→ REQUIREMENT
From the data below, please reproduce exactly everything from the line that contains "(vi[1:0] == 2'd1)" down to the line that contains "if (out_we)", with both ends included.

# # # # #

Context: an optimization exercise on an open-source flow, tuned for small area, a short achievable clock period and few clock cycles. The choices shown serve that exercise and are no tape-out recipe.
Where RTL was checked, it was by simulation tests only, not by an equivalence proof against the original.
The RTL of run 2 was laid out without a check of its function.
Power is estimated from default activity; no workload was simulated.

==> flow/design.v <==
module bps_engine (
    input  wire        clk,
    input  wire        rst,           
    input  wire        host_we,
    input  wire [7:0]  host_addr,
    input  wire [63:0] host_wdata,
    output reg  [63:0] host_rdata,
    output wire        src_re,
    output wire [15:0] src_addr,
    input  wire [7:0]  src_rdata,
    output wire        patch_re,
    output wire [15:0] patch_addr,
    input  wire [7:0]  patch_rdata,
    output wire        out_re,
    output wire [15:0] out_raddr,
    input  wire [7:0]  out_rdata,
    output wire        out_we,
    output wire [15:0] out_waddr,
    output wire [7:0]  out_wdata
);
    localparam [2:0] E_FORMAT      = 3'd1;
    localparam [2:0] E_INTEGRITY   = 3'd2;
    localparam [2:0] E_BOUNDS      = 3'd3;
    localparam [2:0] E_CONSISTENCY = 3'd5;
    localparam [2:0] E_OVERFLOW    = 3'd6;
    localparam [2:0] E_CAPACITY    = 3'd7;
    localparam [3:0] S_MAG0  = 4'd0;    
    localparam [3:0] S_MAG   = 4'd1;    
    localparam [3:0] S_VAR   = 4'd2;    
    localparam [3:0] S_SCHK  = 4'd3;    
    localparam [3:0] S_TCHK  = 4'd4;    
    localparam [3:0] S_MCHK  = 4'd5;    
    localparam [3:0] S_FOOT0 = 4'd6;    
    localparam [3:0] S_FOOT  = 4'd7;    
    localparam [3:0] S_JMP   = 4'd8;    
    localparam [3:0] S_ICHK  = 4'd9;    
    localparam [3:0] S_COPY  = 4'd10;   
    localparam [3:0] S_TRCP  = 4'd11;   
    localparam [3:0] S_WAIT  = 4'd12;   
    localparam [2:0] V_SRC  = 3'd0;
    localparam [2:0] V_TGT  = 3'd1;
    localparam [2:0] V_META = 3'd2;
    localparam [2:0] V_CMD  = 3'd3;
    localparam [2:0] V_DEL  = 3'd4;
    reg        run;             
    reg        fin;             
    reg        flt;             
    reg [2:0]  err;
    reg [63:0] src_len;
    reg [63:0] patch_len;
    reg [15:0] patch_pos;
    reg [16:0] in_read_pos;
    reg [15:0] out_read_pos;
    reg [16:0] out_write_pos;
    reg [63:0] source_size;
    reg [16:0] target_size;
    reg [15:0] metadata_len;
    reg [31:0] crc_expected;
    reg [31:0] crc;             
    reg [15:0] err_pos;         
    reg [3:0]  ms;
    reg [2:0]  vp;
    reg [15:0] pa;              
    reg [3:0]  vi;              
    reg [1:0]  vc;              
    reg [17:0] acc;             
    reg        vbig;            
    reg [1:0]  op;
    reg [15:0] cnt;             
    reg        lbig;            
    reg [15:0] rd_ptr;          
    reg        wv;              
    reg        s5;              
    reg [16:0] ca;              
    reg        crc_v;           
    reg [2:0]  starve;          
    wire [16:0] slen = src_len[16:0];
    wire [16:0] plen = patch_len[16:0];
    function [31:0] crc_byte;
        input [31:0] c;
        input [7:0]  d;
        integer k;
        reg [31:0] x;
        begin
            x = c ^ {24'd0, d};
            for (k = 0; k < 8; k = k + 1)
                x = x[0] ? ((x >> 1) ^ 32'hEDB88320) : (x >> 1);
            crc_byte = x;
        end
    endfunction
    wire hw       = host_we & ~run;
    wire start    = hw & (host_addr == 8'h00) & host_wdata[0];
    wire wr_slen  = hw & (host_addr == 8'h02);
    wire wr_plen  = hw & (host_addr == 8'h03);
    wire cap_over = (|src_len[63:17]) | (src_len[16] & |src_len[15:0]) |
                    (|patch_len[63:17]) | (patch_len[16] & |patch_len[15:0]);
    wire [3:0] state_code = {fin, 2'b00, run | (fin & flt)};
    always @(*) begin
        case (host_addr)
            8'h01:   host_rdata = {56'd0, 1'b0, err, state_code};
            8'h02:   host_rdata = src_len;
            8'h03:   host_rdata = patch_len;
            8'h04:   host_rdata = {48'd0, patch_pos};
            8'h05:   host_rdata = {47'd0, in_read_pos};
            8'h06:   host_rdata = {48'd0, out_read_pos};
            8'h07:   host_rdata = {47'd0, out_write_pos};
            8'h08:   host_rdata = source_size;
            8'h09:   host_rdata = {47'd0, target_size};
            8'h0A:   host_rdata = {48'd0, metadata_len};
            8'h0B:   host_rdata = {32'd0, crc_expected};
            8'h0C:   host_rdata = {32'd0, crc};
            8'h0D:   host_rdata = {48'd0, err_pos};
            default: host_rdata = 64'd0;
        endcase
    end
    wire exec_wants = run & (ms == S_COPY) & ~op[0];
    wire crc_wants  = run & (ca != slen);
    wire grant_exec = exec_wants & ~(crc_wants & (starve == 3'd7));
    wire crc_issue  = crc_wants & ~grant_exec;
    wire crc_done   = (ca == slen) & ~crc_v;
    wire integ      = run & s5 & crc_done & (crc != crc_expected);
    wire copy_issue = (ms == S_COPY) & (op[0] | grant_exec);
    assign src_re     = 1'b1;
    assign src_addr   = grant_exec ? rd_ptr : ca[15:0];
    assign patch_re   = 1'b1;
    assign patch_addr = pa;
    assign out_re     = 1'b1;
    assign out_raddr  = rd_ptr;
    assign out_we     = run & (wv | (ms == S_TRCP));
    assign out_waddr  = out_write_pos[15:0];
    assign out_wdata  = (op == 2'd1) ? patch_rdata :
                        (op == 2'd3) ? out_rdata : src_rdata;
    wire [7:0] b    = patch_rdata;
    wire       term = b[7];
    wire [8:0] s    = {7'd0, vc} + {1'b0, b ^ 8'h80};
    wire       vovf = ((vi == 4'd8) & s[8]) | ((vi == 4'd9) & (|s[8:1]));
    wire       vpast = ({1'b0, pa} + 17'd11) >= plen;
    reg [17:0] acc_n;
    reg        big_n;
    always @(*) begin
        case (vi)
            4'd0:    begin acc_n = {9'd0, s};                big_n = 1'b0; end
            4'd1:    begin acc_n = {2'd0, s, acc[6:0]};      big_n = vbig; end
            4'd2:    begin acc_n = {s[3:0], acc[13:0]};      big_n = vbig | (|s[8:4]); end
            default: begin acc_n = acc;                      big_n = vbig | (|s); end
        endcase
    end
    reg [63:0] ss_n;
    integer g;
    always @(*) begin
        ss_n = source_size;
        for (g = 0; g < 10; g = g + 1)
            if (vi == g)
                ss_n = (source_size & ~(64'h1FF << (7 * g))) | ({55'd0, s} << (7 * g));
    end
    wire        tcap   = vbig | acc[17] | (acc[16] & (|acc[15:0]));
    wire [18:0] msum   = {3'd0, pa} + {1'b0, acc};
    wire        moob   = vbig | ((msum + 19'd12) > {2'd0, plen});
    wire        at_fs  = ({1'b0, patch_pos} + 17'd12) == plen;
    wire [16:0] base   = op[0] ? {1'b0, out_read_pos} : in_read_pos;
    wire [16:0] mag    = acc[17:1];
    wire [17:0] r18    = acc[0] ? ({1'b0, base} - {1'b0, mag}) : ({1'b0, base} + {1'b0, mag});
    wire [17:0] r_end  = {1'b0, r18[16:0]} + {2'd0, cnt} + 18'd1;
    wire [17:0] wp_end = {1'b0, out_write_pos} + {2'd0, cnt} + 18'd1;
    wire [17:0] l_end  = {2'd0, pa} + {2'd0, cnt} + 18'd1;
    wire        r_bad  = vbig | r18[17];
    wire        o_oob  = lbig | (wp_end > {1'b0, target_size});
    reg         rd_oob;
    always @(*) begin
        case (op)
            2'd0:    rd_oob = wp_end > {1'b0, slen};
            2'd1:    rd_oob = (l_end + 18'd12) > {1'b0, plen};
            2'd2:    rd_oob = r_bad | (r_end > {1'b0, slen});
            default: rd_oob = r_bad | (r18[16:0] >= out_write_pos);
        endcase
    end
    wire [7:0] magic_byte = (vi[1:0] == 2'd0) ? 8'h42 :
                            (vi[1:0] == 2'd1) ? 8'h50 :
                            (vi[1:0] == 2'd2) ? 8'h53 : 8'h31;
    task hdr_fault;
        input [2:0] code;
        begin
            run     <= 1'b0;
            fin     <= 1'b1;
            flt     <= 1'b1;
            err     <= code;
            err_pos <= patch_pos;
            crc     <= 32'd0;
        end
    endtask
    task x_fault;
        input [2:0] code;
        begin
            err <= code;
            ms  <= S_WAIT;
        end
    endtask
    task next_insn;
        begin
            if (at_fs)
                ms <= S_WAIT;
            else begin
                ms <= S_VAR;
                vp <= V_CMD;
                pa <= pa + 16'd1;
            end
        end
    endtask
    always @(posedge clk) begin
        if (run) begin
            if (crc_v)
                crc <= ~crc_byte(~crc, src_rdata);
            crc_v <= crc_issue;
            if (crc_issue)
                ca <= ca + 17'd1;
            if (crc_wants & ~crc_issue)
                starve <= starve + 3'd1;
            else
                starve <= 3'd0;
            wv <= copy_issue;
            if (out_we)
                out_write_pos <= out_write_pos + 17'd1;
            case (ms)
                S_MAG0: begin
                    if (plen < 17'd4)
                        hdr_fault(E_BOUNDS);
                    else begin
                        pa <= pa + 16'd1;
                        ms <= S_MAG;
                    end
                end
                S_MAG: begin
                    if (b != magic_byte)
                        hdr_fault(E_FORMAT);
                    else begin
                        pa <= pa + 16'd1;
                        if (vi[1:0] == 2'd3) begin
                            patch_pos <= 16'd4;
                            vi <= 4'd0;
                            vp <= V_SRC;
                            ms <= S_VAR;
                        end else
                            vi <= vi + 4'd1;
                    end
                end
                S_VAR: begin
                    if (vpast | vovf) begin
                        if (vp == V_CMD || vp == V_DEL)
                            x_fault(vpast ? E_BOUNDS : E_OVERFLOW);
                        else begin
                            hdr_fault(vpast ? E_BOUNDS : E_OVERFLOW);
                            if (vp == V_SRC)
                                source_size <= 64'd0;
                        end
                    end else begin
                        acc  <= acc_n;
                        vbig <= big_n;
                        if (vp == V_SRC)
                            source_size <= ss_n;
                        if (!term) begin
                            vi <= vi + 4'd1;
                            vc <= s[8:7];
                            pa <= pa + 16'd1;
                        end else begin
                            vi <= 4'd0;
                            vc <= 2'd0;
                            case (vp)
                                V_SRC:  ms <= S_SCHK;
                                V_TGT:  ms <= S_TCHK;
                                V_META: ms <= S_MCHK;
                                V_CMD: begin
                                    op   <= acc_n[1:0];
                                    cnt  <= acc_n[17:2];
                                    lbig <= big_n;
                                    if (acc_n[1]) begin
                                        vp <= V_DEL;
                                        pa <= pa + 16'd1;
                                    end else
                                        ms <= S_ICHK;
                                end
                                default: ms <= S_ICHK;
                            endcase
                        end
                    end
                end
                S_SCHK: begin
                    if (source_size != src_len)
                        hdr_fault(E_FORMAT);
                    else begin
                        patch_pos <= pa;
                        vp <= V_TGT;
                        ms <= S_VAR;
                        pa <= pa + 16'd1;
                    end
                end
                S_TCHK: begin
                    if (tcap)
                        hdr_fault(E_CAPACITY);
                    else begin
                        target_size <= acc[16:0];
                        patch_pos <= pa;
                        vp <= V_META;
                        ms <= S_VAR;
                        pa <= pa + 16'd1;
                    end
                end
                S_MCHK: begin
                    if (moob)
                        hdr_fault(E_BOUNDS);
                    else begin
                        metadata_len <= acc[15:0];
                        patch_pos <= msum[15:0];
                        err_pos <= msum[15:0];
                        pa <= plen[15:0] - 16'd12;
                        ms <= S_FOOT0;
                    end
                end
                S_FOOT0: begin
                    pa <= pa + 16'd1;
                    ms <= S_FOOT;
                end
                S_FOOT: begin
                    crc_expected <= {b, crc_expected[31:8]};
                    if (vi[1:0] == 2'd3) begin
                        vi <= 4'd0;
                        s5 <= 1'b1;
                        pa <= patch_pos;
                        ms <= S_JMP;
                    end else begin
                        vi <= vi + 4'd1;
                        pa <= pa + 16'd1;
                    end
                end
                S_JMP: next_insn;
                S_ICHK: begin
                    if (o_oob | rd_oob)
                        x_fault(E_BOUNDS);
                    else begin
                        case (op)
                            2'd0: begin
                                rd_ptr <= out_write_pos[15:0];
                                patch_pos <= pa;
                                ms <= S_COPY;
                            end
                            2'd1: begin
                                patch_pos <= l_end[15:0];
                                pa <= pa + 16'd1;
                                ms <= S_TRCP;
                            end
                            2'd2: begin
                                rd_ptr <= r18[15:0];
                                in_read_pos <= r_end[16:0];
                                patch_pos <= pa;
                                ms <= S_COPY;
                            end
                            default: begin
                                rd_ptr <= r18[15:0];
                                out_read_pos <= r_end[15:0];
                                patch_pos <= pa;
                                ms <= S_COPY;
                            end
                        endcase
                    end
                end
                S_COPY: begin
                    if (copy_issue) begin
                        rd_ptr <= rd_ptr + 16'd1;
                        cnt <= cnt - 16'd1;
                        if (cnt == 16'd0)
                            next_insn;
                    end
                end
                S_TRCP: begin
                    cnt <= cnt - 16'd1;
                    if (cnt == 16'd0)
                        next_insn;
                    else
                        pa <= pa + 16'd1;
                end
                default: begin  
                    if (!wv && crc_done) begin
                        run <= 1'b0;
                        fin <= 1'b1;
                        if (err != 3'd0) begin
                            flt <= 1'b1;
                            err_pos <= patch_pos;
                        end else if (out_write_pos != target_size) begin
                            flt <= 1'b1;
                            err <= E_CONSISTENCY;
                            err_pos <= patch_pos;
                        end else begin
                            flt <= 1'b0;
                            err_pos <= 16'd0;
                        end
                    end
                end
            endcase
            if (integ) begin
                run <= 1'b0;
                fin <= 1'b1;
                flt <= 1'b1;
                err <= E_INTEGRITY;
                patch_pos <= err_pos;
                err_pos <= err_pos;
                in_read_pos <= 17'd0;
                out_read_pos <= 16'd0;
                out_write_pos <= 17'd0;
            end
        end else begin
            if (wr_slen)
                src_len <= host_wdata;
            if (wr_plen)
                patch_len <= host_wdata;
            if (start) begin
                patch_pos     <= 16'd0;
                in_read_pos   <= 17'd0;
                out_read_pos  <= 16'd0;
                out_write_pos <= 17'd0;
                source_size   <= 64'd0;
                target_size   <= 17'd0;
                metadata_len  <= 16'd0;
                crc_expected  <= 32'd0;
                crc           <= 32'd0;
                err_pos       <= 16'd0;
                ms     <= S_MAG0;
                pa     <= 16'd0;
                vi     <= 4'd0;
                vc     <= 2'd0;
                ca     <= 17'd0;
                crc_v  <= 1'b0;
                wv     <= 1'b0;
                s5     <= 1'b0;
                starve <= 3'd0;
                if (cap_over) begin
                    fin <= 1'b1;
                    flt <= 1'b1;
                    err <= E_CAPACITY;
                end else begin
                    run <= 1'b1;
                    fin <= 1'b0;
                    flt <= 1'b0;
                    err <= 3'd0;
                end
            end
        end
        if (rst) begin
            run           <= 1'b0;
            fin           <= 1'b0;
            flt           <= 1'b0;
            err           <= 3'd0;
            src_len       <= 64'd0;
            patch_len     <= 64'd0;
            patch_pos     <= 16'd0;
            in_read_pos   <= 17'd0;
            out_read_pos  <= 16'd0;
            out_write_pos <= 17'd0;
            source_size   <= 64'd0;
            target_size   <= 17'd0;
            metadata_len  <= 16'd0;
            crc_expected  <= 32'd0;
            crc           <= 32'd0;
            err_pos       <= 16'd0;
        end
    end
endmodule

# # # # #

→ SOLVED PROBLEM
                            (vi[1:0] == 2'd1) ? 8'h50 :
                            (vi[1:0] == 2'd2) ? 8'h53 : 8'h31;
    task hdr_fault;
        input [2:0] code;
        begin
            run     <= 1'b0;
            fin     <= 1'b1;
            flt     <= 1'b1;
            err     <= code;
            err_pos <= patch_pos;
            crc     <= 32'd0;
        end
    endtask
    task x_fault;
        input [2:0] code;
        begin
            err <= code;
            ms  <= S_WAIT;
        end
    endtask
    task next_insn;
        begin
            if (at_fs)
                ms <= S_WAIT;
            else begin
                ms <= S_VAR;
                vp <= V_CMD;
                pa <= pa + 16'd1;
            end
        end
    endtask
    always @(posedge clk) begin
        if (run) begin
            if (crc_v)
                crc <= ~crc_byte(~crc, src_rdata);
            crc_v <= crc_issue;
            if (crc_issue)
                ca <= ca + 17'd1;
            if (crc_wants & ~crc_issue)
                starve <= starve + 3'd1;
            else
                starve <= 3'd0;
            wv <= copy_issue;
            if (out_we)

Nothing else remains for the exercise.